When A Patient Dies.

A while ago, I posted about how it sucked that every time I go on maternity leave, one or more of my patients gets seriously ill right before I go.  I know it’s just part of the job, some of my patients are going to get sick and some are going to die. It just feels worse when it happens and I’m not physically present in the office to get the news.

Well, one of the three patients I was worried about dying while I am off, has died.  I got the news the other day that a lovely woman, a patient of mine for 6 years, has succumbed to her blood cancer. I knew it was coming based on reports I had been receiving from her specialists over the summer.  I just didn’t think it would happen 2 weeks into my leave.  I see most of her family but hadn’t seen them in quite some time.  Either they are relatively healthy, or more likely the case, they were busy with caring for their wife and mother.  In any case, I am now faced with the question:  Do I reach out to the family?

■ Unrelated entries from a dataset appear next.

===== src/rtl/sram_1rw_ctrl_pkg.sv =====
// Shared types and default geometry for the single-port SRAM controller.
package sram_ctrl_pkg;

    typedef enum logic {ST_INIT, ST_RUN} sram_ctrl_state_e;

    localparam int DEF_SETS  = 128;
    localparam int DEF_WIDTH = 5;

endpackage


===== src/rtl/sram_1rw_ctrl_if.sv =====
// Upstream read/write request and read response bundle of the SRAM controller.
interface sram_1rw_ctrl_if #(
    parameter int ADDR_W = 7,
    parameter int WIDTH  = 5
) ();
    logic              r_req_valid;
    logic              r_req_ready;
    logic [ADDR_W-1:0] r_req_idx;
    logic              r_resp_valid;
    logic [WIDTH-1:0]  r_resp_data;
    logic              w_req_valid;
    logic              w_req_ready;
    logic [ADDR_W-1:0] w_req_idx;
    logic [WIDTH-1:0]  w_req_data;

    modport slave (
        input  r_req_valid, r_req_idx, w_req_valid, w_req_idx, w_req_data,
        output r_req_ready, r_resp_valid, r_resp_data, w_req_ready
    );

    modport master (
        output r_req_valid, r_req_idx, w_req_valid, w_req_idx, w_req_data,
        input  r_req_ready, r_resp_valid, r_resp_data, w_req_ready
    );
endinterface


===== src/rtl/sram_1rw_ctrl_read_hold.sv =====
// Tracks the one outstanding read and keeps the last read result stable
// while the macro output is undefined.
module sram_read_hold #(
    parameter int WIDTH     = 5,
    parameter int HOLD_READ = 1
) (
    input  logic             clock,
    input  logic             reset_n,
    input  logic             rd_fire,
    input  logic [WIDTH-1:0] sram_rdata,
    output logic             r_resp_valid,
    output logic [WIDTH-1:0] r_resp_data
);
    logic             rd_pend_q;
    logic [WIDTH-1:0] hold_q;

    always_ff @(posedge clock or negedge reset_n) begin
        if (!reset_n) begin
            rd_pend_q <= 1'b0;
            hold_q    <= '0;
        end else begin
            rd_pend_q <= rd_fire;
            if (rd_pend_q) begin
                hold_q <= sram_rdata;
            end
        end
    end

    assign r_resp_valid = rd_pend_q;

    // Macro data is only meaningful in the cycle after a read.
    always_comb begin
        if (HOLD_READ != 0) begin
            r_resp_data = rd_pend_q ? sram_rdata : hold_q;
        end else begin
            r_resp_data = sram_rdata;
        end
    end
endmodule


===== src/rtl/sram_1rw_ctrl.sv =====
// Arbitrates independent read/write streams onto one 1RW SRAM port and clears
// the array after reset.
//   state   | meaning
//   ST_INIT | writing zeros to every entry; requests refused
//   ST_RUN  | normal operation; writes win same-cycle collisions
module sram_1rw_ctrl
    import sram_ctrl_pkg::*;
#(
    parameter int SETS       = DEF_SETS,
    parameter int WIDTH      = DEF_WIDTH,
    parameter int ADDR_W     = $clog2(SETS),
    parameter int SHOULD_RST = 1,
    parameter int HOLD_READ  = 1
) (
    input  logic              clock,
    input  logic              reset_n,
    sram_1rw_ctrl_if.slave    req,
    output logic              sram_en,
    output logic              sram_wmode,
    output logic [ADDR_W-1:0] sram_addr,
    output logic              sram_wmask,
    output logic [WIDTH-1:0]  sram_wdata,
    input  logic [WIDTH-1:0]  sram_rdata,
    output logic              init_done
);
    localparam logic [ADDR_W-1:0] LAST_IDX = ADDR_W'(SETS - 1);

    sram_ctrl_state_e  state_q, state_d;
    logic [ADDR_W-1:0] init_cnt_q, init_cnt_d;
    logic              init_done_q;
    logic              run;
    logic              w_fire, r_fire;

    always_ff @(posedge clock or negedge reset_n) begin
        if (!reset_n) begin
            state_q     <= ST_INIT;
            init_cnt_q  <= '0;
            init_done_q <= 1'b0;
        end else begin
            state_q     <= state_d;
            init_cnt_q  <= init_cnt_d;
            init_done_q <= (state_d == ST_RUN);
        end
    end

    assign run             = (state_q == ST_RUN);
    assign init_done       = init_done_q;
    assign req.w_req_ready = run;
    assign req.r_req_ready = run && !req.w_req_valid;

    // The clear is gated by reset_n so the macro stays idle while reset is held.
    always_comb begin
        state_d    = state_q;
        init_cnt_d = init_cnt_q;
        sram_en    = 1'b0;
        sram_wmode = 1'b0;
        sram_wmask = 1'b0;
        sram_addr  = '0;
        sram_wdata = '0;
        w_fire     = 1'b0;
        r_fire     = 1'b0;
        case (state_q)
            ST_INIT: begin
                if (SHOULD_RST == 0) begin
                    state_d = ST_RUN;
                end else if (reset_n) begin
                    sram_en    = 1'b1;
                    sram_wmode = 1'b1;
                    sram_wmask = 1'b1;
                    sram_addr  = init_cnt_q;
                    init_cnt_d = init_cnt_q + ADDR_W'(1);
                    if (init_cnt_q == LAST_IDX) begin
                        state_d = ST_RUN;
                    end
                end
            end
            ST_RUN: begin
                w_fire = req.w_req_valid;
                r_fire = req.r_req_valid && !req.w_req_valid;
                if (w_fire) begin
                    sram_en    = 1'b1;
                    sram_wmode = 1'b1;
                    sram_wmask = 1'b1;
                    sram_addr  = req.w_req_idx;
                    sram_wdata = req.w_req_data;
                end else if (r_fire) begin
                    sram_en    = 1'b1;
                    sram_addr  = req.r_req_idx;
                end
            end
            default: state_d = ST_INIT;
        endcase
    end

    sram_read_hold #(
        .WIDTH     (WIDTH),
        .HOLD_READ (HOLD_READ)
    ) u_read_hold (
        .clock        (clock),
        .reset_n      (reset_n),
        .rd_fire      (r_fire),
        .sram_rdata   (sram_rdata),
        .r_resp_valid (req.r_resp_valid),
        .r_resp_data  (req.r_resp_data)
    );
endmodule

Normally, I wouldn’t hesitate to call the family upon hearing the news that a family member passed away.  But I am not working and I haven’t seen the family in almost a year.  A part of me wants to reach out, but I worry I may be intruding and perhaps it’s best to just let it go and address it when I see the family again.

And I have to ask myself,  am I reaching out for their sake, or my own?

100!

I was saving this, my 100th post, for my 2 year blogging anniversary which is on the 12th of September, but I couldn’t wait.

I am 11 days from my booked delivery date.  I have 6 working days left, and yesterday, I, together with a specialist, mutually agreed that our patient could not travel on her European vacation with an obstructed biliary tract from a probable pancreatic tumor.

This is my 3rd maternity leave and I just wanted to leave my practice with no new ominous diagnoses.  Is that really too much to ask? Right before my first leave, a lovely 50-something woman was diagnosed with a pancreatic tumor.  Right before my 2nd leave, a 50-something man was diagnosed with a particularly aggressive prostate tumor, and now, right before my 3rd leave, a 70-something woman is being worked up for pancreatic cancer.

As I mentioned in previous posts,  I have a wonderful physician who will be covering my practice, but it feels awful leaving these people when they need their family doctor the most.  I especially like this 70-something woman as she reminds me a lot of my own mother.  Her husband is wonderful as well and if his wife does have pancreatic cancer it is going to destroy him – he all but told me that at his most recent visit for an unrelated matter.  My heart broke for him.  He really wanted this trip, but he knows full well how bad it might be if she does have cancer.  I wish I hadn’t been a part of taking that away from him. I wish I could be present for them as they navigate through the health care system.  I hope I see her next spring when I return.